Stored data
* * * * * * * * *
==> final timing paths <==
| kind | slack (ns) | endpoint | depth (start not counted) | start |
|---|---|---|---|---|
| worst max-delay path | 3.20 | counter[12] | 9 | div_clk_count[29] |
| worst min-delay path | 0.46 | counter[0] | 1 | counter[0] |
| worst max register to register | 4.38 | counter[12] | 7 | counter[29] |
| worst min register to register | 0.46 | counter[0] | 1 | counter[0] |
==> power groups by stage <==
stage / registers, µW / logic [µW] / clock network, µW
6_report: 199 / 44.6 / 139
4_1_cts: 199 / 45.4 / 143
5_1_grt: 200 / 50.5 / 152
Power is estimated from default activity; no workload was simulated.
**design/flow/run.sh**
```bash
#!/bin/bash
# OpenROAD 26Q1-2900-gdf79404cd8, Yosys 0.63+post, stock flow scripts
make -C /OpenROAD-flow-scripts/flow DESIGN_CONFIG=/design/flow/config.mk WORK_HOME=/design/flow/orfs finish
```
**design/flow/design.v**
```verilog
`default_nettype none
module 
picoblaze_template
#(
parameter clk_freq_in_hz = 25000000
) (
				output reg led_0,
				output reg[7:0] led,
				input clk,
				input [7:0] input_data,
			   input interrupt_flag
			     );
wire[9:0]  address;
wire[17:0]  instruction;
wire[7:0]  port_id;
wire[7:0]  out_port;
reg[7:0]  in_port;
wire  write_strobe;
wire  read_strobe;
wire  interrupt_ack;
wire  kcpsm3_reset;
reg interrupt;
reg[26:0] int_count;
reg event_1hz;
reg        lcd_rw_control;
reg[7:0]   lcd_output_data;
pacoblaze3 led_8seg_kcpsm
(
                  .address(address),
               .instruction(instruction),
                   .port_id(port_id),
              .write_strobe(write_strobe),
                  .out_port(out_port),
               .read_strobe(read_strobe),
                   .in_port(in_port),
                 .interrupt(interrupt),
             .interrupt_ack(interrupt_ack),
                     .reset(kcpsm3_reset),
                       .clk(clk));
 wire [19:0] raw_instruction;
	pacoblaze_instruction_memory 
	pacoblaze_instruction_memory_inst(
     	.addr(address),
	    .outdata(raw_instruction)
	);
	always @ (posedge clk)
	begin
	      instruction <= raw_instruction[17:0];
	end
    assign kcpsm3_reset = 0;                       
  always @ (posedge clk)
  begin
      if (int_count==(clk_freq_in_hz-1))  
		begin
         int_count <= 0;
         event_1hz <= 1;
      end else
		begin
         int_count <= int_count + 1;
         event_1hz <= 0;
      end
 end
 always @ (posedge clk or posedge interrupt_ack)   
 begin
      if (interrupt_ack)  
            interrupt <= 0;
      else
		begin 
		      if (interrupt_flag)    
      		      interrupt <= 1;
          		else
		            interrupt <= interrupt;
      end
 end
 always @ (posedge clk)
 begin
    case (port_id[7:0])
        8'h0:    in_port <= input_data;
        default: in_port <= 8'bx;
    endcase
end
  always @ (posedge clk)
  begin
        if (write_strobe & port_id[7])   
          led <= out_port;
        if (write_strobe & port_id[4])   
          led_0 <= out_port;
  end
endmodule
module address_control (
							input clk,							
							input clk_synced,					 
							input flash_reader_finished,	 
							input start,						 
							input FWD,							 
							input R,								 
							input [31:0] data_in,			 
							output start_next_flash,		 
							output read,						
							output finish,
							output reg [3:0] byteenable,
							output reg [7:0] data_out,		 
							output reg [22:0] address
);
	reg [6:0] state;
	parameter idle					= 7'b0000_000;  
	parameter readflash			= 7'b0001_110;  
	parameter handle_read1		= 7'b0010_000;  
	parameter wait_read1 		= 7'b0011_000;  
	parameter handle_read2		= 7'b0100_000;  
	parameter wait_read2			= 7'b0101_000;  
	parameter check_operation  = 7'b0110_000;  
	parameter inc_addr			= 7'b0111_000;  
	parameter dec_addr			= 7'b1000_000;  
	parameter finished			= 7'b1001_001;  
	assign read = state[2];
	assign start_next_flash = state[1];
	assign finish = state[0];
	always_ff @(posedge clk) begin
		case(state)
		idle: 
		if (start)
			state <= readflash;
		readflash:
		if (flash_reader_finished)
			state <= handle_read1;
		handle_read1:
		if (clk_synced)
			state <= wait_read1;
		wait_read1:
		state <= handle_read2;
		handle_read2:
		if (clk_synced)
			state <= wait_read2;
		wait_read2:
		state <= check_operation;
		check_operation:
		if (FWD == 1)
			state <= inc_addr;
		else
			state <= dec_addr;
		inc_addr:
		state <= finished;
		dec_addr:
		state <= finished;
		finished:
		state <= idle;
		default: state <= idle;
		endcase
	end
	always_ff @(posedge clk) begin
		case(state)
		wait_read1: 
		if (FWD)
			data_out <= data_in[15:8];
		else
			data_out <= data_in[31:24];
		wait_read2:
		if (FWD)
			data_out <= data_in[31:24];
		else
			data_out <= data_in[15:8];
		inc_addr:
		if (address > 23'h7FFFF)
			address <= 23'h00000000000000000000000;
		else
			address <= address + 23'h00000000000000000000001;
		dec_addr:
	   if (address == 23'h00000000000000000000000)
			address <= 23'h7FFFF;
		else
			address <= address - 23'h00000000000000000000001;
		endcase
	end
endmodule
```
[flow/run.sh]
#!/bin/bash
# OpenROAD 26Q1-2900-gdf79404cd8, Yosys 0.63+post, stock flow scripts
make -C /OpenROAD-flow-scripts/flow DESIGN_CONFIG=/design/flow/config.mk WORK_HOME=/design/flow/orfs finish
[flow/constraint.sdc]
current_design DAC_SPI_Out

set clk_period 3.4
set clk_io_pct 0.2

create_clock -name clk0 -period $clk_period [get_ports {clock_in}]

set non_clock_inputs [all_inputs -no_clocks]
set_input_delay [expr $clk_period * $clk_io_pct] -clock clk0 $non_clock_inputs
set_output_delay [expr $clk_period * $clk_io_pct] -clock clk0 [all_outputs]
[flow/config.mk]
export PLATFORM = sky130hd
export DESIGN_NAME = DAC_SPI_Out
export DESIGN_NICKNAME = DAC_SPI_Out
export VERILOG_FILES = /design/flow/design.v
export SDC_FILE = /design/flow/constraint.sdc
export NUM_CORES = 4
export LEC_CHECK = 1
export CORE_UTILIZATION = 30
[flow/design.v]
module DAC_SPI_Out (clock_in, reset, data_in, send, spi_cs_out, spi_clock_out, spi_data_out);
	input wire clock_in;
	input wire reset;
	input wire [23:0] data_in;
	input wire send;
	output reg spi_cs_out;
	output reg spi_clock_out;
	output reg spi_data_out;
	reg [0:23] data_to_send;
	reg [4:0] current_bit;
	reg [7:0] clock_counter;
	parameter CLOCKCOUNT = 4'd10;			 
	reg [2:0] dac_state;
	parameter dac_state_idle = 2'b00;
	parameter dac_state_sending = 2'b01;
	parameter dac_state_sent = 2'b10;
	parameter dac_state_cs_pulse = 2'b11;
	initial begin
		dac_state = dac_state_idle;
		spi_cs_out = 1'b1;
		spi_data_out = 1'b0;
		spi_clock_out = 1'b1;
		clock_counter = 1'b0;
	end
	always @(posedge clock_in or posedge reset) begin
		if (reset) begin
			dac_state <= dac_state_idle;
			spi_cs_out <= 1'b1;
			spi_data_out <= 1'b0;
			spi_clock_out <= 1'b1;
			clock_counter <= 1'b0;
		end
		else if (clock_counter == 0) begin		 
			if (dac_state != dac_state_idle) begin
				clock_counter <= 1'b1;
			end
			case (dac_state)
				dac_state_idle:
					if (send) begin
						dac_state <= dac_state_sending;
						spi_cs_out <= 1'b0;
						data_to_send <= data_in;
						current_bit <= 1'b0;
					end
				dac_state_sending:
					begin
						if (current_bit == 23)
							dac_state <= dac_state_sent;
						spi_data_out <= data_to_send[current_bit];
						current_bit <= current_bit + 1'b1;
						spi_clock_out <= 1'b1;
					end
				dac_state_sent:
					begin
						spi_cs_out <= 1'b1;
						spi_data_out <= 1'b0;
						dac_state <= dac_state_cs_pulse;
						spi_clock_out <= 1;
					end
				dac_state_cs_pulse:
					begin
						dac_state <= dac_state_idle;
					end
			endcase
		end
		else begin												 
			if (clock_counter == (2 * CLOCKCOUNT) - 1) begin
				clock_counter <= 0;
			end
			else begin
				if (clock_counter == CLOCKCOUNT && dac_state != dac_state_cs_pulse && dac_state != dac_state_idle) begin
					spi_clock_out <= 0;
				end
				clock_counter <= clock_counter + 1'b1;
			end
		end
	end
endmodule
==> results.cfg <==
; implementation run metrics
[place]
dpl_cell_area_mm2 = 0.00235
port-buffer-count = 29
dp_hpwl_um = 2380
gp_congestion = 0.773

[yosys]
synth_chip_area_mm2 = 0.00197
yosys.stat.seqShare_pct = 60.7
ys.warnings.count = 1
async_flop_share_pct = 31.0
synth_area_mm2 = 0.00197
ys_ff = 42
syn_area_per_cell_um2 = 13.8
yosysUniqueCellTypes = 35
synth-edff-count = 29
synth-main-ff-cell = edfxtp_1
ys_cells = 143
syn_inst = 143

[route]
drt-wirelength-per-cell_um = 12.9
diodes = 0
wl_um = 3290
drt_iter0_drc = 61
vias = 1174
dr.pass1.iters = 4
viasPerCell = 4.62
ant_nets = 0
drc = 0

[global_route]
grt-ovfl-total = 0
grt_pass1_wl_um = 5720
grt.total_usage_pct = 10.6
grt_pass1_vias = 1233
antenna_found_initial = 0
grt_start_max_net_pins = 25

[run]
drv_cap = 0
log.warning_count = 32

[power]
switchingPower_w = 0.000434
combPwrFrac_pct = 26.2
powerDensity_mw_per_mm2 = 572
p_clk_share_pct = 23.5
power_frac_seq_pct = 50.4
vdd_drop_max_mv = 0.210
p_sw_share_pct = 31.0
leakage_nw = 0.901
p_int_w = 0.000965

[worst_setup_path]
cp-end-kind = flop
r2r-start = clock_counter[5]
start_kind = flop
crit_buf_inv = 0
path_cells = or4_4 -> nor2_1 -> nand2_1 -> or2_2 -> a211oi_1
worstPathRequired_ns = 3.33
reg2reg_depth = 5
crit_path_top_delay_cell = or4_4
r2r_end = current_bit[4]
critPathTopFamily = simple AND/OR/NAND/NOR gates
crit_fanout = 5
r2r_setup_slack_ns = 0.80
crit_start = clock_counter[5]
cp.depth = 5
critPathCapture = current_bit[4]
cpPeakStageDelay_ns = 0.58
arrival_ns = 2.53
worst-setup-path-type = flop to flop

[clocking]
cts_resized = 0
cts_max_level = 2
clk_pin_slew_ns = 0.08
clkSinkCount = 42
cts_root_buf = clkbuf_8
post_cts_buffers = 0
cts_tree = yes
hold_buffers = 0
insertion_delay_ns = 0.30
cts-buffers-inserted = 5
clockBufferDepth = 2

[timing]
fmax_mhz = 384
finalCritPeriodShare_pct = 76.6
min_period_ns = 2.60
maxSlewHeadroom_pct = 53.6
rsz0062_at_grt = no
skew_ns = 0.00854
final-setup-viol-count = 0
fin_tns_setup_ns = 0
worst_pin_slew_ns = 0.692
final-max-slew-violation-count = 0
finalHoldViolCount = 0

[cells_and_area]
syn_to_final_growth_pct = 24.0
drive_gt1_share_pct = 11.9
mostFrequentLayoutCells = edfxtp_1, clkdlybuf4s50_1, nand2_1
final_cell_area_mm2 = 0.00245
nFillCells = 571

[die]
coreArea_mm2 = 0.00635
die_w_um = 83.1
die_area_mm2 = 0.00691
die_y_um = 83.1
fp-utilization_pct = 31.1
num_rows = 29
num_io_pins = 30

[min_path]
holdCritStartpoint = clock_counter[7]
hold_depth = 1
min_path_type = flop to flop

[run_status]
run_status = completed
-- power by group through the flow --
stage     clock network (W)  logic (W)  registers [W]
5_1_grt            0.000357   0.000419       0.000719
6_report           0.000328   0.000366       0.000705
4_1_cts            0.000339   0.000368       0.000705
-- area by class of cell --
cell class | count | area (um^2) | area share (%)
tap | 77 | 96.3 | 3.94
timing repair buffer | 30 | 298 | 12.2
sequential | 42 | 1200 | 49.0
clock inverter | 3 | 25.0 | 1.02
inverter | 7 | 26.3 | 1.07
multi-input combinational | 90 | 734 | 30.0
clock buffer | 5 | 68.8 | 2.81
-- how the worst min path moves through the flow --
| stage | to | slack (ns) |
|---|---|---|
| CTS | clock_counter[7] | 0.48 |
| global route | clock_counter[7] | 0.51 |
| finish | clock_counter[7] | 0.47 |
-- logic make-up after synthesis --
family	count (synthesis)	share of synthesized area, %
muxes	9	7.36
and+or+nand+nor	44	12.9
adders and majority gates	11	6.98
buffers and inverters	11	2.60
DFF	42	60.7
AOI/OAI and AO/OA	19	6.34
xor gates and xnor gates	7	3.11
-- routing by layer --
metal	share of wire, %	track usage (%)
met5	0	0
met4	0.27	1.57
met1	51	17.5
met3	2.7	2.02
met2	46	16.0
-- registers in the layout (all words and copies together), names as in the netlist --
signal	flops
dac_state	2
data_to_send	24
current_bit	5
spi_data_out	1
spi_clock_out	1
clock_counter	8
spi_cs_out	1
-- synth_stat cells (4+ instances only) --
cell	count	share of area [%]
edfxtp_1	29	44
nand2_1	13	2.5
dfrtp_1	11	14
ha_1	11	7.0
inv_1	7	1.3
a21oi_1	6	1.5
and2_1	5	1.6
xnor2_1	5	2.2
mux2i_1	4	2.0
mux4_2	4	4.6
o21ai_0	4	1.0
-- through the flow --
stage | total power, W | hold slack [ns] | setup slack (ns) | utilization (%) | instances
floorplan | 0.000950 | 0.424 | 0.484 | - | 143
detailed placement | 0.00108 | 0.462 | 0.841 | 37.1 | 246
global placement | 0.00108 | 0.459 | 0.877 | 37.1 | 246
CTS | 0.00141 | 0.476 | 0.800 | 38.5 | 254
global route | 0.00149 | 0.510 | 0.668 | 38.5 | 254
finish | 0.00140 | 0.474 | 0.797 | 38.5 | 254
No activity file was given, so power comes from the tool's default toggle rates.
* * * * * * * * *
- **INSTRUCTIONS TO FOLLOW**
Provide the number of lines in the records above that contain the word "logic", with no additional words.

- **EXERCISE RESULT**
3